Language Modeling with Hyperspherical Flows

Recent continuous flow language models (FLMs) operate on one-hot vectors and perform similarly to AR models in Generative Perplexity. However, FLMs are costly to train. Additionally, while Gaussian noise on images smoothly destroys information from high to low frequencies, its effect on one-hot vectors is not as clear. Instead of Gaussian noise, we propose a different noise process, better suited to token representations. We inject noise by rotating unit-norm embeddings on $\mathbb{S}^{d-1}$. On GSM8k, where prior FLMs fail, we approach the quality of discrete diffusion models. At the same time, a large gap with AR models remains.

Justin Deschenaux · Caglar Gulcehre · EPFL

Created May 13, 2026

ArXiv Checkpoints Code

Autoregressive (AR) models dominate language modeling. AR models implemented with causal transformers are efficient to train and scale to billions of parameters:

$$p(x_1, \ldots, x_N) = \prod_{i=1}^{N} p(x_i \mid x_{\lt i}).$$

During sampling, AR models must generate tokens one-by-one, which is slow. Causal attention is also poorly suited for reasoning tasks where bidirectional context matters.
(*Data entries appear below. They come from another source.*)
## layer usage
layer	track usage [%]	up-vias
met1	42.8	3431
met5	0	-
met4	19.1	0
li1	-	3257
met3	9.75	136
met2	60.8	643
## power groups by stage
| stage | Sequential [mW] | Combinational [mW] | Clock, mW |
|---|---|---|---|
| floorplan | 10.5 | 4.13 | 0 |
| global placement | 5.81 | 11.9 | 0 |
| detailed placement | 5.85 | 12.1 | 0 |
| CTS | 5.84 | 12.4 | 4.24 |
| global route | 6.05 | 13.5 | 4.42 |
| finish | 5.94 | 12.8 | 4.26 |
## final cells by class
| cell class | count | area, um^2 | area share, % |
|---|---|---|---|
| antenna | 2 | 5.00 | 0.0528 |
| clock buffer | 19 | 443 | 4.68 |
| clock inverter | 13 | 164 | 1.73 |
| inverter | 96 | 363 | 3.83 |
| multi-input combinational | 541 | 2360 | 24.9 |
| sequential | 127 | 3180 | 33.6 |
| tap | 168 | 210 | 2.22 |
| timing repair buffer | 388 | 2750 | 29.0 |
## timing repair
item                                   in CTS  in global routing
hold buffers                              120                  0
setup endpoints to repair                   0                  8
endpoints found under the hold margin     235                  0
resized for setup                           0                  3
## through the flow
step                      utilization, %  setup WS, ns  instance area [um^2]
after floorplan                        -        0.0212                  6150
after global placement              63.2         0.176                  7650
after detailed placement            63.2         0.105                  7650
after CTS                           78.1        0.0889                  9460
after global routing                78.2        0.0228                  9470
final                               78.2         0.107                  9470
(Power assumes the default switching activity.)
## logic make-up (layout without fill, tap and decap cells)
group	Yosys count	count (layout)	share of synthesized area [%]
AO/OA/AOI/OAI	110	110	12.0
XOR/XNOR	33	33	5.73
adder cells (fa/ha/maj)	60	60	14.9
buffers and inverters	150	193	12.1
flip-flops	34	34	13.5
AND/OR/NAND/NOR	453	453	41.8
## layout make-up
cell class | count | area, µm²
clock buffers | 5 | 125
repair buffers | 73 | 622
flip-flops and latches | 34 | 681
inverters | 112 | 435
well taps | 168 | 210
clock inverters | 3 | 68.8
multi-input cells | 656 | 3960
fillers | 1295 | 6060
[config.mk]
export PLATFORM = sky130hd
export DESIGN_NAME = stopwatch_ctrl_flat
export DESIGN_NICKNAME = d
export VERILOG_FILES = /design/src/rtl/stopwatch_ctrl_if.sv /design/src/rtl/stopwatch_ctrl.sv /design/src/flat_wrapper.sv
export SDC_FILE = /design/constraint.sdc
export NUM_CORES = 1
export LEC_CHECK = 0
export BUFFER_PORTS_ARGS = -buffer_cell sky130_fd_sc_hd__buf_2
export CAP_MARGIN = 20
export CORE_MARGIN = 1.5
export CORE_UTILIZATION = 59
export CTS_CLUSTER_DIAMETER = 120
export DETAILED_ROUTE_END_ITERATION = 8
export PLACE_DENSITY_LB_ADDON = 0.08
export SLEW_MARGIN = 10
export SYNTH_ARGS = -nofsm -noshare
export SYNTH_HDL_FRONTEND = slang
export SYNTH_SLANG_ARGS = --single-unit
[constraint.sdc]
create_clock -name clk -period 2.4 [get_ports clk]
set_input_delay 0.24 -clock clk [delete_from_list [all_inputs] [get_ports clk]]
set_output_delay 0.24 -clock clk [all_outputs]
set_load 0.05 [all_outputs]
[src/rtl/stopwatch_ctrl_if.sv]
`default_nettype none
// ============================================================================
//  Module      : stopwatch_ctrl_if
//  Description : Signal bundle between the stopwatch controller and its
//                surroundings (buttons, digit counter chain, display latch).
//                master : the controller (drives cnt_en/cnt_clr/disp_hold/state)
//                slave  : the surroundings (drive buttons and at_max)
//  Ports       : btn_ss, btn_lc  raw button levels, asynchronous to clk
//                at_max          digit chain at 59:59.99
//                cnt_en          1-cycle advance pulse to the LS digit
//                cnt_clr         1-cycle synchronous clear of all digits
//                disp_hold       high = display shows the lap snapshot
//                state           FSM code IDLE=00 RUN=01 PAUSE=10 LAP=11
//  Revision    : 1.0 - initial release
// ============================================================================
interface stopwatch_ctrl_if;
    logic       btn_ss;
    logic       btn_lc;
    logic       at_max;
    logic       cnt_en;
    logic       cnt_clr;
    logic       disp_hold;
    logic [1:0] state;

    modport master (
        input  btn_ss,
        input  btn_lc,
        input  at_max,
        output cnt_en,
        output cnt_clr,
        output disp_hold,
        output state
    );

    modport slave (
        output btn_ss,
        output btn_lc,
        output at_max,
        input  cnt_en,
        input  cnt_clr,
        input  disp_hold,
        input  state
    );
endinterface
`default_nettype wire

[src/rtl/stopwatch_ctrl.sv]
`default_nettype none
// ============================================================================
//  Module      : stopwatch_ctrl
//  Description : Stopwatch control FSM. Synchronises and edge-detects the
//                start/stop and lap/clear buttons, divides clk down to the
//                count tick, and sequences IDLE/RUN/PAUSE/LAP.
//  Parameters  : CLK_DIV      clk cycles per count tick (2 .. 2^24-1)
//                SYNC_STAGES  synchroniser depth per button (2 .. 3)
//  Ports       : clk          system clock, rising edge
//                reset        asynchronous, active-high
//                bus          stopwatch_ctrl_if.master (see interface file)
//  Revision    : 1.0 - initial release
// ============================================================================
module stopwatch_ctrl #(
    parameter int CLK_DIV     = 500000,
    parameter int SYNC_STAGES = 2
) (
    input  wire logic        clk,
    input  wire logic        reset,
    stopwatch_ctrl_if.master bus
);

    if (CLK_DIV < 2 || CLK_DIV > 24'hFFFFFF) begin : g_bad_clk_div
        $error("stopwatch_ctrl: CLK_DIV out of range");
    end
    if (SYNC_STAGES < 2 || SYNC_STAGES > 3) begin : g_bad_sync_stages
        $error("stopwatch_ctrl: SYNC_STAGES out of range");
    end

    typedef enum logic [1:0] {
        S_IDLE  = 2'b00,
        S_RUN   = 2'b01,
        S_PAUSE = 2'b10,
        S_LAP   = 2'b11
    } state_t;

    localparam logic [23:0] c_PRESC_TERM = 24'(CLK_DIV - 1);

    // Bit 0 = start/stop, bit 1 = lap/clear.
    logic [1:0] w_btn;
    logic [1:0] w_ev;

    assign w_btn = {bus.btn_lc, bus.btn_ss};

    for (genvar gi = 0; gi < 2; gi++) begin : g_btn_sync
        logic [SYNC_STAGES-1:0] r_sync;
        logic                   r_prev;

        always_ff @(posedge clk or posedge reset) begin
            if (reset) begin
                r_sync <= '0;
                r_prev <= 1'b0;
            end else begin
                r_sync <= {r_sync[SYNC_STAGES-2:0], w_btn[gi]};
                r_prev <= r_sync[SYNC_STAGES-1];
            end
        end

        // Because r_prev restarts at 0, a button held through reset produces
        // exactly one event once the synchroniser has filled.
        assign w_ev[gi] = r_sync[SYNC_STAGES-1] & ~r_prev;
    end

    state_t      r_state;
    logic [23:0] r_presc;
    logic        r_cnt_en;
    logic        r_cnt_clr;
    logic        r_disp_hold;

    logic w_ss_ev;
    logic w_lc_ev;
    logic w_running;
    logic w_tick;
    logic w_overflow;

    assign w_ss_ev    = w_ev[0];
    assign w_lc_ev    = w_ev[1];
    assign w_running  = (r_state == S_RUN) || (r_state == S_LAP);
    assign w_tick     = (r_presc == c_PRESC_TERM);
    assign w_overflow = w_running && w_tick && bus.at_max;

    // Event priority in every state: start/stop first, then the terminal-count
    // stop, then lap/clear. A lap/clear that loses is simply dropped.
    always_ff @(posedge clk or posedge reset) begin
        if (reset) begin
            r_state     <= S_IDLE;
            r_presc     <= '0;
            r_cnt_en    <= 1'b0;
            r_cnt_clr   <= 1'b0;
            r_disp_hold <= 1'b0;
        end else begin
            // Suppressing the pulse at_max keeps the chain parked at 59:59.99.
            r_cnt_en  <= w_tick && w_running && !bus.at_max;
            r_cnt_clr <= 1'b0;

            if (w_running) begin
                r_presc <= w_tick ? 24'd0 : r_presc + 24'd1;
            end

            case (r_state)
                S_IDLE: begin
                    if (w_ss_ev) begin
                        r_state <= S_RUN;
                    end else if (w_lc_ev) begin
                        r_cnt_clr   <= 1'b1;
                        r_disp_hold <= 1'b0;
                    end
                end
                S_RUN: begin
                    if (w_ss_ev || w_overflow) begin
                        r_state <= S_PAUSE;
                    end else if (w_lc_ev) begin
                        r_state     <= S_LAP;
                        r_disp_hold <= 1'b1;
                    end
                end
                S_LAP: begin
                    // Leaving to PAUSE keeps the lap snapshot on the display.
                    if (w_ss_ev || w_overflow) begin
                        r_state <= S_PAUSE;
                    end else if (w_lc_ev) begin
                        r_state     <= S_RUN;
                        r_disp_hold <= 1'b0;
                    end
                end
                S_PAUSE: begin
                    if (w_ss_ev) begin
                        if (!bus.at_max) begin
                            r_state <= S_RUN;
                        end
                    end else if (w_lc_ev) begin
                        r_state     <= S_IDLE;
                        r_presc     <= '0;
                        r_cnt_clr   <= 1'b1;
                        r_disp_hold <= 1'b0;
                    end
                end
                default: begin
                    r_state <= S_IDLE;
                end
            endcase
        end
    end

    assign bus.cnt_en    = r_cnt_en;
    assign bus.cnt_clr   = r_cnt_clr;
    assign bus.disp_hold = r_disp_hold;
    assign bus.state     = r_state;

endmodule
`default_nettype wire

[src/flat_wrapper.sv]
// flat-port wrapper written by rule: the top's interface ports become plain ports
module stopwatch_ctrl_flat 
#(
    parameter int CLK_DIV     = 500000,
    parameter int SYNC_STAGES = 2
)
  (clk, reset, bus_btn_ss, bus_btn_lc, bus_at_max, bus_cnt_en, bus_cnt_clr, bus_disp_hold, bus_state);
  stopwatch_ctrl_if bus_i ();
  input  wire logic clk;
  input  wire logic reset;
  input wire logic [$bits(bus_i.btn_ss)-1:0] bus_btn_ss;
  input wire logic [$bits(bus_i.btn_lc)-1:0] bus_btn_lc;
  input wire logic [$bits(bus_i.at_max)-1:0] bus_at_max;
  output wire logic [$bits(bus_i.cnt_en)-1:0] bus_cnt_en;
  output wire logic [$bits(bus_i.cnt_clr)-1:0] bus_cnt_clr;
  output wire logic [$bits(bus_i.disp_hold)-1:0] bus_disp_hold;
  output wire logic [$bits(bus_i.state)-1:0] bus_state;
  assign bus_i.btn_ss = bus_btn_ss;
  assign bus_i.btn_lc = bus_btn_lc;
  assign bus_i.at_max = bus_at_max;
  assign bus_cnt_en = bus_i.cnt_en;
  assign bus_cnt_clr = bus_i.cnt_clr;
  assign bus_disp_hold = bus_i.disp_hold;
  assign bus_state = bus_i.state;
  stopwatch_ctrl #(.CLK_DIV(CLK_DIV), .SYNC_STAGES(SYNC_STAGES)) u_core (.clk(clk), .reset(reset), .bus(bus_i));
endmodule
Discrete diffusion language models (such as MDLM and Duo) enable parallel generation with bidirectional context, and approach AR in Generative Perplexity (the perplexity of generated samples, measured by a large AR model). At every denoising step, however, tokens are drawn from a factorized distribution for tractability. The factorization makes discrete diffusion less expressive than AR when sampling in parallel.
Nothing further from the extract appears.